### Information shown ###

==> config.mk <==
export PLATFORM = sky130hd
export DESIGN_NAME = alu_operand_sequencer_flat
export DESIGN_NICKNAME = d
export VERILOG_FILES = /design/src/rtl/alu_operand_sequencer_if.sv /design/src/rtl/alu_operand_sequencer.sv /design/src/flat_wrapper.sv
export SDC_FILE = /design/constraint.sdc
export NUM_CORES = 1
export LEC_CHECK = 0
export BUFFER_PORTS_ARGS = -buffer_cell sky130_fd_sc_hd__buf_4
export CORE_MARGIN = 2
export CORE_UTILIZATION = 35
export CTS_BUF_LIST = sky130_fd_sc_hd__clkbuf_8 sky130_fd_sc_hd__clkbuf_16
export DETAILED_ROUTE_END_ITERATION = 8
export GPL_ROUTABILITY_DRIVEN = 0
export PLACE_DENSITY_LB_ADDON = 0.1
export SLEW_MARGIN = 40
export SYNTH_ARGS = -nofsm -noshare
export SYNTH_HDL_FRONTEND = slang
export SYNTH_SLANG_ARGS = --single-unit
==> constraint.sdc <==
create_clock -name clk -period 1.6 [get_ports clk]
set_input_delay 0 -clock clk [delete_from_list [all_inputs] [get_ports clk]]
set_output_delay 0 -clock clk [all_outputs]
set_load 0.01 [all_outputs]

###

* [How to complete this task]
Once the line with "set_input_delay 0 -clock" is found, write out that line and every one after it through the last line of the records, exactly and with nothing else.

* [Expected answer]
set_input_delay 0 -clock clk [delete_from_list [all_inputs] [get_ports clk]]
set_output_delay 0 -clock clk [all_outputs]
set_load 0.01 [all_outputs]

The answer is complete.